A Fully-Printed Wearable Bandage-Based Electrochemical Sensor with pH Correction for Wound Infection Monitoring

Abstract Wearable sensing systems have been designed to monitor health conditions in real-time by detecting analytes in human biofluids. Wound diagnosis remains challenging, necessitating suitable materials for high-performance wearable sensors to offer prompt feedback. Existing devices have limitations in measuring pH and the concentration of pH-dependent electroactive species simultaneously, which is crucial for obtaining a comprehensive understanding of wound status and optimizing biosensors. Therefore, improving materials and analysis system accuracy is essential.
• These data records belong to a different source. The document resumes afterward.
### config.mk
export PLATFORM = sky130hd
export DESIGN_NAME = alu_op_sequencer_flat
export DESIGN_NICKNAME = d
export VERILOG_FILES = /design/src/rtl/alu_op_sequencer_if.sv /design/src/rtl/alu_op_sequencer.sv /design/src/flat_wrapper.sv
export SDC_FILE = /design/constraint.sdc
export NUM_CORES = 1
export LEC_CHECK = 0
export ABC_AREA = 1
export BUFFER_PORTS_ARGS = -buffer_cell sky130_fd_sc_hd__buf_2
export CAP_MARGIN = 5
export CORE_MARGIN = 2
export CORE_UTILIZATION = 42
export CTS_BUF_LIST = sky130_fd_sc_hd__clkbuf_4 sky130_fd_sc_hd__clkbuf_8 sky130_fd_sc_hd__clkbuf_16
export DETAILED_ROUTE_END_ITERATION = 8
export PLACE_DENSITY = 0.76
export SLEW_MARGIN = 15
export SYNTH_ARGS = -nofsm -noshare
export SYNTH_HDL_FRONTEND = slang
export SYNTH_SLANG_ARGS = --single-unit
### constraint.sdc
create_clock -name clk -period 1.05 [get_ports clk]
set_input_delay 0.105 -clock clk [delete_from_list [all_inputs] [get_ports clk]]
set_output_delay 0.105 -clock clk [all_outputs]
set_load 0.03 [all_outputs]
### src/rtl/alu_op_sequencer_if.sv
// Command, response and ALU-drive bundle between the sequencer and its environment.
// master = control logic plus ALU datapath; slave = alu_op_sequencer.
interface alu_op_sequencer_if #(
    parameter int W = 16
);
    logic           cmd_valid;
    logic           cmd_ready;
    logic [3:0]     cmd_code;
    logic [W-1:0]   cmd_a;
    logic [W-1:0]   cmd_b;

    logic [W-1:0]   alu_a;
    logic [W-1:0]   alu_b;
    logic [2:0]     alu_op;
    logic [W-1:0]   alu_result;
    logic           alu_cout;
    logic           alu_overflow;
    logic           alu_zero;

    logic           rsp_valid;
    logic           rsp_ready;
    logic [W-1:0]   rsp_lo;
    logic [W-1:0]   rsp_hi;
    logic [2:0]     rsp_flags;
    logic           rsp_err;

    modport master (
        output cmd_valid, cmd_code, cmd_a, cmd_b,
        input  cmd_ready,
        input  alu_a, alu_b, alu_op,
        output alu_result, alu_cout, alu_overflow, alu_zero,
        input  rsp_valid, rsp_lo, rsp_hi, rsp_flags, rsp_err,
        output rsp_ready
    );

    modport slave (
        input  cmd_valid, cmd_code, cmd_a, cmd_b,
        output cmd_ready,
        output alu_a, alu_b, alu_op,
        input  alu_result, alu_cout, alu_overflow, alu_zero,
        output rsp_valid, rsp_lo, rsp_hi, rsp_flags, rsp_err,
        input  rsp_ready
    );
endinterface

### src/rtl/alu_op_sequencer.sv
// Sequences single ALU ops and a W-iteration shift-add multiply onto one shared ALU.
// Latency from accept edge: 2 edges for ALU ops/illegal codes, W+1 for MUL (ALU_SEQ_MUL_EN only).
// Backpressure: response held stable until rsp_ready; cmd_ready only high in IDLE.
module alu_op_sequencer #(
    parameter int W = 16
) (
    input  logic              clk,
    input  logic              rst_n,
    alu_op_sequencer_if.slave bus
);
    localparam logic [2:0] OP_ADD = 3'b010;

`ifdef ALU_SEQ_MUL_EN
    typedef enum logic [1:0] {IDLE, EXEC, MUL, RESP} state_t;
    localparam int KW = $clog2(W);
    localparam logic [KW-1:0] K_LAST = KW'(W - 1);

    logic [W-1:0]  mq_q;
    logic [KW-1:0] k_q;
    logic [W:0]    sum;
    logic          is_mul;
`else
    typedef enum logic [1:0] {IDLE, EXEC, RESP} state_t;
`endif

    state_t       state_q, state_d;
    logic         illegal;
    logic         err_q;
    logic [W-1:0] alu_a_q, alu_b_q;
    logic [2:0]   alu_op_q;
    logic [W-1:0] rsp_lo_q, rsp_hi_q;
    logic [2:0]   rsp_flags_q;
    logic         rsp_err_q;

`ifdef ALU_SEQ_MUL_EN
    assign is_mul  = (bus.cmd_code == 4'b1000);
    assign illegal = bus.cmd_code[3] & ~is_mul;
    // alu_a_q doubles as the accumulator; the ALU computes acc + a every MUL cycle
    assign sum     = mq_q[0] ? {bus.alu_cout, bus.alu_result} : {1'b0, alu_a_q};
`else
    assign illegal = bus.cmd_code[3];
`endif

    always_ff @(posedge clk) begin
        if (!rst_n) begin
            state_q <= IDLE;
        end else begin
            state_q <= state_d;
        end
    end

    always_comb begin
        state_d = state_q;
        case (state_q)
            IDLE: begin
                if (bus.cmd_valid) begin
`ifdef ALU_SEQ_MUL_EN
                    state_d = is_mul ? MUL : EXEC;
`else
                    state_d = EXEC;
`endif
                end
            end
            EXEC: state_d = RESP;
`ifdef ALU_SEQ_MUL_EN
            MUL: begin
                if (k_q == K_LAST) state_d = RESP;
            end
`endif
            RESP: begin
                if (bus.rsp_ready) state_d = IDLE;
            end
            default: state_d = IDLE;
        endcase
    end

    always_ff @(posedge clk) begin
        if (!rst_n) begin
            alu_a_q     <= '0;
            alu_b_q     <= '0;
            alu_op_q    <= OP_ADD;
            rsp_lo_q    <= '0;
            rsp_hi_q    <= '0;
            rsp_flags_q <= '0;
            rsp_err_q   <= 1'b0;
            err_q       <= 1'b0;
`ifdef ALU_SEQ_MUL_EN
            mq_q        <= '0;
            k_q         <= '0;
`endif
        end else begin
            case (state_q)
                IDLE: begin
                    if (bus.cmd_valid) begin
                        err_q <= illegal;
`ifdef ALU_SEQ_MUL_EN
                        if (is_mul) begin
                            alu_a_q  <= '0;
                            alu_b_q  <= bus.cmd_a;
                            alu_op_q <= OP_ADD;
                            mq_q     <= bus.cmd_b;
                            k_q      <= '0;
                        end else
`endif
                        // illegal codes leave the ALU drive untouched
                        if (!illegal) begin
                            alu_a_q  <= bus.cmd_a;
                            alu_b_q  <= bus.cmd_b;
                            alu_op_q <= bus.cmd_code[2:0];
                        end
                    end
                end
                EXEC: begin
                    rsp_hi_q  <= '0;
                    rsp_err_q <= err_q;
                    if (err_q) begin
                        rsp_lo_q    <= '0;
                        rsp_flags_q <= '0;
                    end else begin
                        rsp_lo_q    <= bus.alu_result;
                        rsp_flags_q <= {bus.alu_overflow, bus.alu_zero, bus.alu_cout};
                    end
                end
`ifdef ALU_SEQ_MUL_EN
                MUL: begin
                    alu_a_q <= sum[W:1];
                    mq_q    <= {sum[0], mq_q[W-1:1]};
                    k_q     <= k_q + 1'b1;
                    if (k_q == K_LAST) begin
                        rsp_hi_q    <= sum[W:1];
                        rsp_lo_q    <= {sum[0], mq_q[W-1:1]};
                        rsp_flags_q <= '0;
                        rsp_err_q   <= 1'b0;
                    end
                end
`endif
                default: ;
            endcase
        end
    end

    assign bus.cmd_ready = (state_q == IDLE);
    assign bus.rsp_valid = (state_q == RESP);
    assign bus.alu_a     = alu_a_q;
    assign bus.alu_b     = alu_b_q;
    assign bus.alu_op    = alu_op_q;
    assign bus.rsp_lo    = rsp_lo_q;
    assign bus.rsp_hi    = rsp_hi_q;
    assign bus.rsp_flags = rsp_flags_q;
    assign bus.rsp_err   = rsp_err_q;
endmodule
### src/flat_wrapper.sv
// flat-port wrapper written by rule: the top's interface ports become plain ports
module alu_op_sequencer_flat 
#(
    parameter int W = 16
)
  (clk, rst_n, bus_cmd_valid, bus_cmd_code, bus_cmd_a, bus_cmd_b, bus_cmd_ready, bus_alu_a, bus_alu_b, bus_alu_op, bus_alu_result, bus_alu_cout, bus_alu_overflow, bus_alu_zero, bus_rsp_valid, bus_rsp_lo, bus_rsp_hi, bus_rsp_flags, bus_rsp_err, bus_rsp_ready);
  alu_op_sequencer_if #(.W(W)) bus_i ();
  input  logic clk;
  input  logic rst_n;
  input wire logic [$bits(bus_i.cmd_valid)-1:0] bus_cmd_valid;
  input wire logic [$bits(bus_i.cmd_code)-1:0] bus_cmd_code;
  input wire logic [$bits(bus_i.cmd_a)-1:0] bus_cmd_a;
  input wire logic [$bits(bus_i.cmd_b)-1:0] bus_cmd_b;
  output wire logic [$bits(bus_i.cmd_ready)-1:0] bus_cmd_ready;
  output wire logic [$bits(bus_i.alu_a)-1:0] bus_alu_a;
  output wire logic [$bits(bus_i.alu_b)-1:0] bus_alu_b;
  output wire logic [$bits(bus_i.alu_op)-1:0] bus_alu_op;
  input wire logic [$bits(bus_i.alu_result)-1:0] bus_alu_result;
  input wire logic [$bits(bus_i.alu_cout)-1:0] bus_alu_cout;
  input wire logic [$bits(bus_i.alu_overflow)-1:0] bus_alu_overflow;
  input wire logic [$bits(bus_i.alu_zero)-1:0] bus_alu_zero;
  output wire logic [$bits(bus_i.rsp_valid)-1:0] bus_rsp_valid;
  output wire logic [$bits(bus_i.rsp_lo)-1:0] bus_rsp_lo;
  output wire logic [$bits(bus_i.rsp_hi)-1:0] bus_rsp_hi;
  output wire logic [$bits(bus_i.rsp_flags)-1:0] bus_rsp_flags;
  output wire logic [$bits(bus_i.rsp_err)-1:0] bus_rsp_err;
  input wire logic [$bits(bus_i.rsp_ready)-1:0] bus_rsp_ready;
  assign bus_i.cmd_valid = bus_cmd_valid;
  assign bus_i.cmd_code = bus_cmd_code;
  assign bus_i.cmd_a = bus_cmd_a;
  assign bus_i.cmd_b = bus_cmd_b;
  assign bus_cmd_ready = bus_i.cmd_ready;
  assign bus_alu_a = bus_i.alu_a;
  assign bus_alu_b = bus_i.alu_b;
  assign bus_alu_op = bus_i.alu_op;
  assign bus_i.alu_result = bus_alu_result;
  assign bus_i.alu_cout = bus_alu_cout;
  assign bus_i.alu_overflow = bus_alu_overflow;
  assign bus_i.alu_zero = bus_alu_zero;
  assign bus_rsp_valid = bus_i.rsp_valid;
  assign bus_rsp_lo = bus_i.rsp_lo;
  assign bus_rsp_hi = bus_i.rsp_hi;
  assign bus_rsp_flags = bus_i.rsp_flags;
  assign bus_rsp_err = bus_i.rsp_err;
  assign bus_i.rsp_ready = bus_rsp_ready;
  alu_op_sequencer #(.W(W)) u_core (.clk(clk), .rst_n(rst_n), .bus(bus_i));
endmodule
After elaboration in Yosys (flattened, before gate mapping)
Index checks and enable logic that the tools add are counted.
{"block": "totals", "inputBits": 59, "elab_cells": 22, "output_inout_bits": 73, "ff_bits": 58}
{"block": "op_classes", "n_reduce_logical": 4, "bitwise_logic": 1, "eq_ne": 4, "muxes": 5}
{"cell": "16-bit two-way mux", "count": 1}
{"cell": "2-bit case mux with 3 select lines", "count": 1}
{"cell": "2-bit two-way mux", "count": 2}
{"cell": "2-bit AND reduction", "count": 2}
{"cell": "3-bit two-way mux", "count": 1}
{"cell": "3-bit AND reduction", "count": 1}
{"cell": "2-bit by 1-bit equality test with 1-bit output (second input constant)", "count": 1}
{"cell": "2-bit equality test (second input constant)", "count": 1}
{"cell": "2-bit logical NOT", "count": 1}
{"cell": "2-bit by 1-bit inequality test with 1-bit output (second input constant)", "count": 1}
{"cell": "2-bit inequality test (second input constant)", "count": 1}
{"cell": "1-bit NOT", "count": 1}

Longest topological paths before layout
Gate-level depths: netlist of the first run.
{"block": "depth", "word_depth": 3, "ltp_mapped": 6, "ltp_nobuf": 5}

Worst setup path before layout of the first run
Ideal clock, no wire load.
{"block": "synth_timing", "kind": "reg-to-reg", "start": "reg u_core.state_q[1]", "end": "reg u_core.state_q[1]", "stages_incl_launch_ff": 5, "t_required_ns": 0.980, "setup_slack_ns": -0.102, "period_less_slack_ns": 1.152, "setup_ns": 0.070, "t_arrival_ns": 1.083, "n_path_buf": 0, "path_cell_list": "dfxtp_1 > inv_1 > nor2_1 > nand2_1 > a21oi_1"}
{"block": "synth_via", "elab_chain_cells": 3, "word_cells_on_any_way": 7, "cone_classes": "4 x eq/ne; 1 x mux; 2 x reduce/logical"}
{"item": "start: declaration", "line_no": "alu_op_sequencer.sv:26", "text": "state_t state_q, state_d;"}
{"item": "start signal: assignment", "line_no": "alu_op_sequencer.sv:48", "text": "state_q <= state_d;"}
{"item": "2-bit equality test (*)"}
{"item": "via bus_rsp_valid", "line_no": "flat_wrapper.sv:22", "text": "output wire logic [$bits(bus_i.rsp_valid)-1:0] bus_rsp_valid;"}
{"item": "2-bit by 1-bit inequality test with 1-bit output (no source line)"}
{"item": "2-bit AND reduction (no source line)"}
Mark *: on every way through the listed nets, which the timed path passes. The rest lies on a longest branch.
A chain may end at the register's enable or synchronous reset.

Worst setup path in the final report of the first run
{"block": "layout_timing", "start": "reg u_core.state_q[0]", "end": "out bus_cmd_ready"}
{"block": "layout_via", "elab_chain_cells": 1}
{"item": "2-bit logical NOT", "line_no": "alu_op_sequencer.sv:142", "text": "assign bus.cmd_ready = (state_q == IDLE);"}
{"item": "end: declaration", "line_no": "flat_wrapper.sv:14", "text": "output wire logic [$bits(bus_i.cmd_ready)-1:0] bus_cmd_ready;"}
No other way between the ends.

==> results of run 1 <==
[critical path, delay by kind of cell, from the launching register on]
kind          cells  cell delay [ps]
simple gates      1              130
buf+inv           2              240
flops             1              340
[registers in the layout (all words and copies together) (netlist names)]
register,count
u_core.state_q,2
u_core.bus.alu_b,16
u_core.bus.alu_op,3
u_core.bus.rsp_flags,3
u_core.err_q,1
u_core.bus.rsp_lo,16
u_core.bus.alu_a,16
u_core.bus.rsp_err,1
[metrics by stage]
| step | setup TNS, ps | total power [µW] | util [%] | instances |
|---|---|---|---|---|
| global placement | 0 | 3700 | 53.7 | 603 |
| global route | -4890 | 6450 | 58.9 | 624 |
| floorplan | 0 | 3400 | - | 434 |
| finish | -999 | 6140 | 58.9 | 624 |
| CTS | -1980 | 6190 | 58.4 | 622 |
| detailed placement | -649 | 3720 | 53.7 | 603 |
[per-layer routing]
metal	global-route usage [%]	up-vias	share of wire, %
met5	0	-	0
met4	8.51	0	1.6
met3	4.43	10	6.5
met2	31.4	89	49
met1	21.2	1235	43
li1	-	1458	-
[synth_stat cells]
library cell	n
inv_1	107
nand2_1	84
dfxtp_1	58
nor2_1	39
nand4_1	35
a21oi_1	21
nand3_1	20
buf_4	18
buf_2	9
nand2_2	8
buf_6	6
buf_1	4
clkbuf_1	4
buf_8	1
conb_1	1
inv_2	1
nand3_4	1
nor2_4	1
o21ai_0	1
[final cells by class]
class | count | area (µm²)
fillers | 636 | 2640
flip-flops and latches | 58 | 1170
multi-input cells | 226 | 1040
repair buffers | 139 | 837
inverters | 108 | 405
clock buffers | 12 | 165
well taps | 77 | 96.3
clock inverters | 4 | 72.6
[power groups by stage]
| stage | registers [µW] | logic, µW | clock network (µW) |
|---|---|---|---|
| detailed placement | 2460 | 1260 | 0 |
| floorplan | 2720 | 678 | 0 |
| finish | 2420 | 1320 | 2410 |
| CTS | 2420 | 1300 | 2470 |
| global route | 2430 | 1450 | 2570 |
| global placement | 2460 | 1240 | 0 |
[cell families (layout without fill, tap and decap cells)]
family / count (synthesis) / count (layout)
other: 1 / 16
DFF: 58 / 58
AOI/OAI and AO/OA: 22 / 22
and+or+nand+nor: 188 / 188
buffers and inverters: 150 / 263
[how the worst min path moves through the flow]
stage	startpoint	to	slack (ps)	cells after the start
2_1_floorplan	rst_n	u_core.state_q[1]$_SDFFE_PN0P_	250	2
3_3_place_gp	bus_rsp_ready	u_core.state_q[1]$_SDFFE_PN0P_	370	4
4_1_cts	bus_rsp_ready	u_core.state_q[1]$_SDFFE_PN0P_	0.4	4
5_1_grt	bus_alu_result[6]	u_core.bus.rsp_lo[6]$_SDFFE_PN0N_	20	3
3_5_place_dp	bus_rsp_ready	u_core.state_q[1]$_SDFFE_PN0P_	370	4
6_report	bus_rsp_ready	u_core.state_q[1]$_SDFFE_PN0P_	20	4
[timing repair]
action | 4_1_cts | 5_1_grt
hold endpoints to repair | 0 | 0
setup buffers | 3 | 0
gates resized for setup | 13 | 9
pin swaps | 2 | 0
cloned | 0 | 2
endpoints found under the setup margin | 54 | 57
==> metrics.md, run 1 <==
| Metric | Value |
|---|---|
| Design Area, Final | `3780 µm²` |
| R2R depth | `7` |
| Post-synth cell types | `19` |
| Pleak | `0.00217 µW` |
| Worst EP required | `940 ps` |
| Total GRT Usage | `18.2%` |
| Min-delay worst type | `in2reg` |
| FMAX | `880 MHz` |
| Avg WL per Cell | `11.0 µm` |
| Final min period | `1140 ps` |
| Post-synthesis cell count | `419` |
| Pre-CTS setup slack | `-51.3 ps` |
| TritonCTS Buffers | `9` |
| Internal | `4330 µW` |
| Clock share of power | `39.2%` |
| Global-route wire length before repair | `10700 µm` |
| Failing checks | `setup timing` |
| Worst r2r src | `u_core.state_q[0]$_SDFFE_PN0P_` |
| Cts-stage hold buffer count | `0` |
| Die span in x | `86.1 µm` |
| Fin. max-slew vios | `0` |
| Compound-cell area share of the yosys netlist | `3.89%` |
| Crit path largest cell delay | `340 ps` |
| Share of layout cells above drive strength 1 | `31.4%` |
| Syn Std Cell Area | `2830 µm²` |
| Via count | `2792` |
| Clk buf depth | `2` |
| Crit path to | `bus_cmd_ready` |
| ANT nets after route | `0` |
| Initial detailed-routing violation count | `72` |
| Outcome | `finished, violations left` |
| Placement Cell Area | `3450 µm²` |
| # rows | `29` |
| Die span in y | `86.1 µm` |
| Io pins | `132` |
| Synth area leaders | `dfxtp_1, inv_1, nand2_1, nand4_1, nor2_1` |
| Vias in the first global route | `2421` |
| Commonest non-fill, non-tap cells in the layout | `buf_2, inv_1, nand2_1` |
| Post-Synth Adder-Cell Area | `0%` |
| Crit end category | `primary output` |
| CP max FO | `3` |
| 1st-pass router iterations | `4` |
| Antenna Cells | `0` |
| Worst path cell trace | `nor2_4, buf_6, buf_6` |
| Most common cell after layout, fill and taps aside | `buf_2` |
| Final hold vios | `0` |
| Initial antenna violation count | `0` |
| Switching Fraction | `29.5%` |
| Worst path arrival time | `1030 ps` |
| MaxCap Viol Count | `0` |
| Power Dens Cells | `1620 nW/µm²` |
| Largest net degree at the start of global routing | `24` |
| Avg Inst Size Synth | `6.76 µm²` |
| Final setup viols | `37` |
| RD Place Congestion | `0.782` |
| Sequential share of power | `39.3%` |
| Net Sw Power | `1810 µW` |
| Final Worst Setup Slack | `-86.3 ps` |
| CTS tree | `yes` |
| Nets | `601` |
| Worst setup path startpoint | `u_core.state_q[0]$_SDFFE_PN0P_` |
| HPWL Detailed | `4790 µm` |
| CTS HTree Levels | `3` |
| Worst Hold Margin | `18.3 ps` |
| Clk slew on worst S/H paths | `70 ps` |
| Synthesis Warnings | `0` |
| Sequential area share after synthesis | `41.0%` |
| DR vias/cell | `4.47` |
| Yosys top cell by area | `dfxtp_1` |
| WL final | `6870 µm` |
| Tcrit/Tclk final | `108%` |
| CTS Root Cell | `clkbuf_8` |
| FF+latch count, synth | `58` |
| Startpoint Class | `register` |
| Post-synthesis mux area share | `0%` |
| Critical Setup Path Class | `reg2out` |
| R2r endpoint | `u_core.bus.alu_a[15]$_SDFFE_PN0P_` |
| Simple-Gate Fraction of Synth Area | `30.3%` |
| Max VDD drop | `0.000766 V` |
| Port Buffer Count | `115` |
| Layout area overhead | `33.6%` |
| DRC violations left | `0` |
| Combinational family with the most area after synthesis | `simple AND/OR/NAND/NOR gates` |
| Most used cell, CP | `buf_6` |
| Grt total ovfl | `0` |
| Unrepaired setup endpoints after global routing | `true` |
| Yosys top cell area share | `41.0%` |
| Sink Count | `58` |
| Initial Util | `44.1%` |
| Logic pwr share | `21.5%` |
| Worst Skew | `8.82 ps` |
| Reg-to-reg slack, setup | `-50 ps` |
| Die area | `7420 µm²` |
| Post-Synth XOR/XNOR Area | `0%` |
| Core area | `6420 µm²` |
| Skew-Pair Late Insertion Delay | `330 ps` |
| CP max-delay cell | `dfxtp_2` |
Power figures use the tool's default switching activity.
==> run 2: changes to the inputs <==
CELL_PAD_IN_SITES_DETAIL_PLACEMENT = 2   (was unset)
CELL_PAD_IN_SITES_GLOBAL_PLACEMENT = 2   (was unset)
CORE_MARGIN = 4   (was 2)
CORE_UTILIZATION = 21   (was 42)
MAX_ROUTING_LAYER = met4   (was unset)
PLACE_DENSITY = unset   (was 0.76)
PLACE_DENSITY_LB_ADDON = 0.1   (was unset)
==> run 2 against run 1 <==
Compared with the run above:
- cell area is 12% higher
- register-to-register slack got worse by 80 ps
- hold slack better by 20 ps
- fmax fell by 4.5%
- sequential power is essentially flat
- total power is 16% higher
- final cell count increased by 17%
- flip-flop and latch count unchanged
- the flow still finishes with violations (setup timing)
- critical endpoint is now bus_rsp_valid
This article introduces the first example of a flexible array capable of detecting pyocyanin, a bacterial virulence factor, while correcting dynamic pH fluctuations. We demonstrate that this combined sensor enhances accuracy by mitigating the impact of pH variability on pyocyanin sensor response. Customized screen-printable inks were developed to enhance analytical performance. The analytical performances of two sensitive sensor systems (i.e., fully-printed porous graphene/multiwalled carbon nanotube (CNT) and polyaniline/CNT composites for pyocyanin and pH sensors) are evaluated. Partial least square regression is employed to analyze nonzero-order data arrays from square wave voltammetric and potentiometric measurements of pyocyanin and pH sensors to establish a predictive model for pyocyanin concentration in complex fluids. This sensitive and effective strategy shows potential for personalized applications due to its affordability, ease of use, and ability to adjust for dynamic pH changes.